How does one accurately examine the components in a robotic arm or prosthetic leg? There’s not exactly time (nor space) to set up multiple cameras to track deformation or changes in shape of soft components.
According to the USC Viterbi School of Engineering, cameras can gather data that enables researchers to measure stretchability and recovery, crucial information for predicting and therefore controlling the motion of the robot. This process, however, rarely works outside the lab. If a robot is navigating the ocean, operating up in space, or enclosed within the human body, a set-up of multiple cameras isn’t practical.
Hangbo Zhao, an assistant professor in the Department of Aerospace and Mechanical Engineering and the Alfred E. Mann Department of Biomedical Engineering, recently developed a new sensor design using 3D electrodes inspired by the folding patterns used in origami that can measure a strain range of up to three times higher than a typical sensor.
Zhao said these sensors can be attached to soft bodies in motion—anything from the mechanical tendons of prosthetic legs to the pulsating matter of human internal organs—for the purpose of tracking shape-change and proper functioning, with no cameras required.
“To develop the new sensor, we leveraged our previous work in the design and manufacture of small-scale 3D structures that apply principles of origami,” Zhao said in a news article by Matilda Bathurst for USC. “This allows the sensors to be used repeatedly, and to give precise readings even when measuring large and dynamic deformations of soft bodies.”

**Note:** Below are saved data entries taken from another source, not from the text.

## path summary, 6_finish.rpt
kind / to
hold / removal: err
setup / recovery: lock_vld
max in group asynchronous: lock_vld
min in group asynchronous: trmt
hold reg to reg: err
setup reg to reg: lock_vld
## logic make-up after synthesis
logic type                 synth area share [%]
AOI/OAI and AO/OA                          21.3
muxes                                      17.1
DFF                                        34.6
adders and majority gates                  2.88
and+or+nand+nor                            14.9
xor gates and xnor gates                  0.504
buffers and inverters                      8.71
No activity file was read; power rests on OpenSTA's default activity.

Existing stretchable strain sensors typically use soft materials like rubber—but this type of material can undergo irreversible changes in the material properties through repeated use, producing unreliable metrics when it comes to deformation detection.

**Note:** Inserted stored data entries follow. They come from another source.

## config.mk

```make
export PLATFORM = sky130hd
export DESIGN_NAME = branch_fetch_unit
export DESIGN_NICKNAME = d
export VERILOG_FILES = /design/src/rtl/branch_fetch_unit.sv
export SDC_FILE = /design/constraint.sdc
export NUM_CORES = 1
export LEC_CHECK = 0
export ABC_AREA = 1
export CORE_MARGIN = 5
export CORE_UTILIZATION = 50
export DETAILED_ROUTE_END_ITERATION = 10
export GPL_TIMING_DRIVEN = 0
export PLACE_DENSITY = 0.8
export REMOVE_ABC_BUFFERS = 1
export SKIP_CTS_REPAIR_TIMING = 1
export SYNTH_ARGS = -nofsm -noshare
export SYNTH_HDL_FRONTEND = slang
export SYNTH_SLANG_ARGS = --single-unit
```

## constraint.sdc

```tcl
create_clock -name clk -period 14.3 [get_ports clk]
set_input_delay 1.43 -clock clk [delete_from_list [all_inputs] [get_ports clk]]
set_output_delay 1.43 -clock clk [all_outputs]
set_load 0.05 [all_outputs]
```

## src/rtl/branch_fetch_unit.sv

```systemverilog
// Instruction fetch unit: owns the PC, issues single-outstanding imem requests, buffers words for decode.
// Latency: req at t, 1-cycle mem resp at t+1, instr_valid at t+2; redirect re-targets fetch next cycle.
// Backpressure: fetch stalls while the FIFO is full; imem responses are never back-pressured.
module branch_fetch_unit #(
    parameter int                XLEN      = 64,
    parameter logic [XLEN-1:0]   RESET_PC  = '0,
    parameter int                BUF_DEPTH = 2
) (
    input  logic            clk,
    input  logic            rst,
    input  logic            redirect_valid,
    input  logic [XLEN-1:0] redirect_pc,
    output logic            imem_req_valid,
    output logic [XLEN-1:0] imem_req_addr,
    input  logic            imem_req_ready,
    input  logic            imem_resp_valid,
    input  logic [31:0]     imem_resp_data,
    output logic            instr_valid,
    output logic [31:0]     instr_data,
    output logic [XLEN-1:0] instr_pc,
    input  logic            instr_ready,
    output logic [XLEN-1:0] pc,
    output logic            misalign
);

    localparam int PW = (BUF_DEPTH > 1) ? $clog2(BUF_DEPTH) : 1;
    localparam int CW = $clog2(BUF_DEPTH + 1);

    typedef enum logic [1:0] {
        S_REQ   = 2'd0,
        S_WAIT  = 2'd1,
        S_DRAIN = 2'd2
    } state_t;

    state_t          state_q, state_d;
    logic [XLEN-1:0] pc_q, pc_d;
    logic [XLEN-1:0] req_pc_q, req_pc_d;
    logic [PW-1:0]   rd_ptr_q, rd_ptr_d;
    logic [PW-1:0]   wr_ptr_q, wr_ptr_d;
    logic [CW-1:0]   count_q, count_d;
    logic            misalign_q, misalign_d;
    logic [31:0]     buf_data_q [BUF_DEPTH];
    logic [31:0]     buf_data_d [BUF_DEPTH];
    logic [XLEN-1:0] buf_pc_q   [BUF_DEPTH];
    logic [XLEN-1:0] buf_pc_d   [BUF_DEPTH];

    logic req_fire;
    logic push;
    logic pop;

    // Only one request is ever in flight, so a free slot at issue time is a free slot at response time.
    assign imem_req_valid = !rst && (state_q == S_REQ) && !redirect_valid
                            && (count_q < CW'(BUF_DEPTH));
    assign imem_req_addr  = pc_q;
    assign pc             = pc_q;
    assign misalign       = misalign_q;

    assign instr_valid    = !rst && (count_q != '0);
    assign instr_data     = buf_data_q[rd_ptr_q];
    assign instr_pc       = buf_pc_q[rd_ptr_q];

    assign req_fire       = imem_req_valid && imem_req_ready;
    assign push           = imem_resp_valid && (state_q == S_WAIT) && !redirect_valid;
    assign pop            = instr_valid && instr_ready && !redirect_valid;

    always_comb begin
        state_d    = state_q;
        pc_d       = pc_q;
        req_pc_d   = req_pc_q;
        rd_ptr_d   = rd_ptr_q;
        wr_ptr_d   = wr_ptr_q;
        count_d    = count_q;
        buf_data_d = buf_data_q;
        buf_pc_d   = buf_pc_q;
        misalign_d = redirect_valid && (redirect_pc[1:0] != 2'b00);

        case (state_q)
            S_REQ: begin
                if (req_fire) begin
                    pc_d     = pc_q + XLEN'(4);
                    req_pc_d = pc_q;
                    state_d  = S_WAIT;
                end
            end
            S_WAIT: begin
                if (imem_resp_valid) begin
                    state_d = S_REQ;
                end else if (redirect_valid) begin
                    state_d = S_DRAIN;
                end
            end
            S_DRAIN: begin
                // The stale response retires the outstanding request even if another redirect lands with it.
                if (imem_resp_valid) begin
                    state_d = S_REQ;
                end
            end
            default: state_d = S_REQ;
        endcase

        if (push) begin
            buf_data_d[wr_ptr_q] = imem_resp_data;
            buf_pc_d[wr_ptr_q]   = req_pc_q;
            wr_ptr_d             = wr_ptr_q + PW'(1);
        end
        if (pop) begin
            rd_ptr_d = rd_ptr_q + PW'(1);
        end
        case ({push, pop})
            2'b10:   count_d = count_q + CW'(1);
            2'b01:   count_d = count_q - CW'(1);
            default: count_d = count_q;
        endcase

        if (redirect_valid) begin
            pc_d     = {redirect_pc[XLEN-1:2], 2'b00};
            rd_ptr_d = '0;
            wr_ptr_d = '0;
            count_d  = '0;
        end
    end

    always_ff @(posedge clk) begin
        if (rst) begin
            state_q    <= S_REQ;
            pc_q       <= {RESET_PC[XLEN-1:2], 2'b00};
            req_pc_q   <= '0;
            rd_ptr_q   <= '0;
            wr_ptr_q   <= '0;
            count_q    <= '0;
            misalign_q <= 1'b0;
        end else begin
            state_q    <= state_d;
            pc_q       <= pc_d;
            req_pc_q   <= req_pc_d;
            rd_ptr_q   <= rd_ptr_d;
            wr_ptr_q   <= wr_ptr_d;
            count_q    <= count_d;
            misalign_q <= misalign_d;
        end
    end

    // Storage needs no reset: count_q qualifies every read.
    always_ff @(posedge clk) begin
        buf_data_q <= buf_data_d;
        buf_pc_q   <= buf_pc_d;
    end

endmodule
```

But what if the material of the sensor wasn’t inherently soft or stretchy? Instead, the 3D structure of the electrodes would convert stretch and release to a process of unfolding and folding.
As the electrodes unfold, the strength of the electrical field is captured. A model developed by the team then converts this reading into a measurement of the deformation. This approach is ideal for responding to large deformations that existing sensors can’t identify accurately, through the art of folding.
While the design of the new sensor was originally intended for controlling soft robotics—from delicate robotic grippers to snake-like surveillance devices—they are also ideally suited for innovation in biomedicine.
“We can apply these sensors as wearable or implantable biomedical devices for healthcare monitoring,” Zhao explained. “For example, tracking the movement and flexibility of our skin or our joints. There’s also high demand for developing implantable sensors that can continuously monitor the functional status of internal organs that undergo cyclic expansion and contraction.”
This research resulted in a paper, “High-Stretchability and Low-Hysteresis Strain Sensors Using Origami-Inspired 3D Mesostructures,” which was recently published in the journal Science Advances.
The combination of large stretchability, small hysteresis, fast response speed, directional strain response, and small sensor footprint is critical for accurately measuring local strain of large, complex, and multimodal deformations, as found in animals (e.g., octopus arms and elephant trunks), humans (e.g., lungs), and soft robots.
The scalable fabrication process and predictable sensor performance further expand opportunities for practical implementation. Future work may involve 3D electrode designs for increased strain range and gauge factor, as well as enhanced resistance to normal pressure and electromagnetic interference.
These findings suggest potential applications for accurately measuring large and complex deformations of soft bodies in wearable and implantable devices, soft robot proprioception, and human-machine interfaces.